-- Task directions --
Beneath this instruction is a listing. Transcribe from it only the stretch from the line with "DFF: 28 / 28 / 0.340" through the line with "0.131 | 657 |", both end lines included, exactly as written.

-- Input data --
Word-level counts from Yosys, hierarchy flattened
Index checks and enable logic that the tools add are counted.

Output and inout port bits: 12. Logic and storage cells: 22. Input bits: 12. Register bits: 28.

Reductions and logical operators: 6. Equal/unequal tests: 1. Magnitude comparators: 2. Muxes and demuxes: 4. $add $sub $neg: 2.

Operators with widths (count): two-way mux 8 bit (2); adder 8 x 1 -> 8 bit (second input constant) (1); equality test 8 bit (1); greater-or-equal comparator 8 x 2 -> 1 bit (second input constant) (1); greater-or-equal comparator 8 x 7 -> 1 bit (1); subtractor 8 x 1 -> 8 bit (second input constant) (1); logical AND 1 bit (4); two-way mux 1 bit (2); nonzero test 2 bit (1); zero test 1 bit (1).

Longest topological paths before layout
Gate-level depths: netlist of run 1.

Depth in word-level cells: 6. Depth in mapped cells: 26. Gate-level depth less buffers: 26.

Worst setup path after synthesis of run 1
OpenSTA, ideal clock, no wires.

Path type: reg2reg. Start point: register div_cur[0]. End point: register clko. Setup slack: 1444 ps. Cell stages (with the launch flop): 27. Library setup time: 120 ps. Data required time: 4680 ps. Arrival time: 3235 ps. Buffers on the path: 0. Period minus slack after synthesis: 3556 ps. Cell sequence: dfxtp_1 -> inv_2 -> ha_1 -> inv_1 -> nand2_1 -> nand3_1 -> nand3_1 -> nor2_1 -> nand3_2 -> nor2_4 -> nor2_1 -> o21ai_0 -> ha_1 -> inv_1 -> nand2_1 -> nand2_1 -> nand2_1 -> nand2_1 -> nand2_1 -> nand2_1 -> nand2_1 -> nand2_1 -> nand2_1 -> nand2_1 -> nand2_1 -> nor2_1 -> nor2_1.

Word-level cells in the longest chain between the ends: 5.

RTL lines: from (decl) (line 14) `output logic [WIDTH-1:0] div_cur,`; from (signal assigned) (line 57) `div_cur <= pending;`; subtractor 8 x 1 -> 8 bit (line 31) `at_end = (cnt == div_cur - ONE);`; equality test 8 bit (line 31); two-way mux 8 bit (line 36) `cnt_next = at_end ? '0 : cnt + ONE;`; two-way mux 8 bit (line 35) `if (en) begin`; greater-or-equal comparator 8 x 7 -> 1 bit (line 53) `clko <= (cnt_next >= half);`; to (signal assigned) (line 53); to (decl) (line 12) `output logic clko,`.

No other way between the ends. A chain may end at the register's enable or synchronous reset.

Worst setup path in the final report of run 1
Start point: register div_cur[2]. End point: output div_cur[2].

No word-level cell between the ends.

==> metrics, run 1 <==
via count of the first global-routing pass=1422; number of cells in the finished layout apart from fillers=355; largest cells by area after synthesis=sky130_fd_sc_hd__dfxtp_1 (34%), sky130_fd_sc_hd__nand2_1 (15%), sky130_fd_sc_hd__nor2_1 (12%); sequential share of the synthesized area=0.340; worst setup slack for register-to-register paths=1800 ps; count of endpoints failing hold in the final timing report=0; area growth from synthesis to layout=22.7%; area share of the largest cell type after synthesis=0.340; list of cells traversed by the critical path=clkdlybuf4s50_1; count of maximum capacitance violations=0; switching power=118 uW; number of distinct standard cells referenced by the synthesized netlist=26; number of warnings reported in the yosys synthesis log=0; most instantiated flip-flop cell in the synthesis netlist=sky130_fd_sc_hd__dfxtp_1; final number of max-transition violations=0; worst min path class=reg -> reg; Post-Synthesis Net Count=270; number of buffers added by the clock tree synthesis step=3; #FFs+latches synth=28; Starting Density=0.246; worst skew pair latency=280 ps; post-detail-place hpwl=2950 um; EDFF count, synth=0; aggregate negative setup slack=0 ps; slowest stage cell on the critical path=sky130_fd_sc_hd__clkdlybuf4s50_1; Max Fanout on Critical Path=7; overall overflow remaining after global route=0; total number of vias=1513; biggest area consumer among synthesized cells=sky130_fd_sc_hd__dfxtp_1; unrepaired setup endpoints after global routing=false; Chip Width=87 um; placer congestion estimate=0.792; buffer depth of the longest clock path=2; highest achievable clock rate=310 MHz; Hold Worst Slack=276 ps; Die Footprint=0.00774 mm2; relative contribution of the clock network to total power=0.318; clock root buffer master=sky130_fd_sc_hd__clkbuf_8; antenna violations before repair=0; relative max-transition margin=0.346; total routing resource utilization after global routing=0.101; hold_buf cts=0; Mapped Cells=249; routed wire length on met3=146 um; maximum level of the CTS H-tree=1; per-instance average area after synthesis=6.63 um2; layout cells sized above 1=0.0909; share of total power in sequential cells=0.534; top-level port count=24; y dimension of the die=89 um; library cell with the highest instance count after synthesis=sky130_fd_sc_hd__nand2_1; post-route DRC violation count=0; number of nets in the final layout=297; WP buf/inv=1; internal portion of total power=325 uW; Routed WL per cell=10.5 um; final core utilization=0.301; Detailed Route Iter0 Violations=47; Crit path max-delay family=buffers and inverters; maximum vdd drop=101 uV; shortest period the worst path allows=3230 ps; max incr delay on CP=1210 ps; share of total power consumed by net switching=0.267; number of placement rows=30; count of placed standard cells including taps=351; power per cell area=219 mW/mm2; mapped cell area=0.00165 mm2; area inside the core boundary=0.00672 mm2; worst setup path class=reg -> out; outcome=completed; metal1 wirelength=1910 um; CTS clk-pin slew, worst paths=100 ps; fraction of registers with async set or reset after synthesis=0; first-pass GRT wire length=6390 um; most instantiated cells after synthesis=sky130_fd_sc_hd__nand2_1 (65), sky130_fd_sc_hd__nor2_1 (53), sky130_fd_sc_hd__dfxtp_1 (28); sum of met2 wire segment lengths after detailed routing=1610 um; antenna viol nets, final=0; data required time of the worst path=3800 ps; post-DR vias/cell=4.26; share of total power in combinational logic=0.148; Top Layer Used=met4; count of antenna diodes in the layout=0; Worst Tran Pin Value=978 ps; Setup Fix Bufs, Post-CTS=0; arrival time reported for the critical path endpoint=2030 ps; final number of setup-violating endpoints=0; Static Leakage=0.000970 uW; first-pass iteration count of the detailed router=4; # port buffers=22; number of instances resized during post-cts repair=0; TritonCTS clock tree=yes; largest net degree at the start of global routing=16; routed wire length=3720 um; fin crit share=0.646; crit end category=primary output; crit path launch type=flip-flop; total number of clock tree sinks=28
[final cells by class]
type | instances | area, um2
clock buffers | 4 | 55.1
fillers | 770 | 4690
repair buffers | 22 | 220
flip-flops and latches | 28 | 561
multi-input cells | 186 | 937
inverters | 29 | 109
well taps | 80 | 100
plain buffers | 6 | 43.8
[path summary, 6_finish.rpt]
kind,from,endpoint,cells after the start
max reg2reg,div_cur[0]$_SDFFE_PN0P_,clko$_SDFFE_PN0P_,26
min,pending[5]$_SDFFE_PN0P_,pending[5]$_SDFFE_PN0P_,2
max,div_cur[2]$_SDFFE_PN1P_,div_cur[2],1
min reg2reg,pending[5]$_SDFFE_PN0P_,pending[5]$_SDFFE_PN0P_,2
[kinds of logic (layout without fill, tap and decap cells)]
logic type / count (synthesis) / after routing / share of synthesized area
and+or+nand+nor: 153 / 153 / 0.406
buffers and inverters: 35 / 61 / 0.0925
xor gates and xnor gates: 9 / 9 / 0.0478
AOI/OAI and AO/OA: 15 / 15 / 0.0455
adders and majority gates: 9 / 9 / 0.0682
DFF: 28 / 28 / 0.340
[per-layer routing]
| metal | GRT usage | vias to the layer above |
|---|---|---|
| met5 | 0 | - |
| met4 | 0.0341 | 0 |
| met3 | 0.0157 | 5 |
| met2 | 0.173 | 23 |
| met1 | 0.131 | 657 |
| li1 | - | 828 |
### src/rtl/pe_pkg.sv
// pe_pkg -- shared definitions for the GF(3^97) processing-element sequencer.
//
// Contents:
//   PE_MUL_CYCLES    default number of PE accumulate cycles per multiply
//                    (99 digits of d0, consumed 3 digits per cycle)
//   PE_CTRL_*        the four 11-bit PE control words, ctrl[10]=c0 ... ctrl[0]=c10
//   ST_IDLE/ST_RUN   sequencer state encoding
//   cnt_width()      width of the RUN cycle counter for a given cycle count
package pe_pkg;

    localparam int PE_MUL_CYCLES = 33;

    // All PE registers hold.
    localparam logic [10:0] PE_CTRL_IDLE      = 11'b00000000000;
    // R1 <= d1, R2 <= d2, R0 <= d0; R3 untouched.
    localparam logic [10:0] PE_CTRL_LOAD      = 11'b11111000000;
    // First accumulate step: old R3 contents are discarded.
    localparam logic [10:0] PE_CTRL_MUL_FIRST = 11'b00000111011;
    // Subsequent accumulate steps: R3 feeds back into the sum.
    localparam logic [10:0] PE_CTRL_MUL_NEXT  = 11'b00000111111;

    localparam logic [0:0] ST_IDLE = 1'b0;
    localparam logic [0:0] ST_RUN  = 1'b1;

    // Counter must hold 0 .. cycles-1; keep at least one bit for the
    // degenerate single-cycle configuration.
    function automatic int cnt_width(input int cycles);
        if (cycles > 1) begin
            return $clog2(cycles);
        end else begin
            return 1;
        end
    endfunction

endpackage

-- Reply --
DFF: 28 / 28 / 0.340
[per-layer routing]
| metal | GRT usage | vias to the layer above |
|---|---|---|
| met5 | 0 | - |
| met4 | 0.0341 | 0 |
| met3 | 0.0157 | 5 |
| met2 | 0.173 | 23 |
| met1 | 0.131 | 657 |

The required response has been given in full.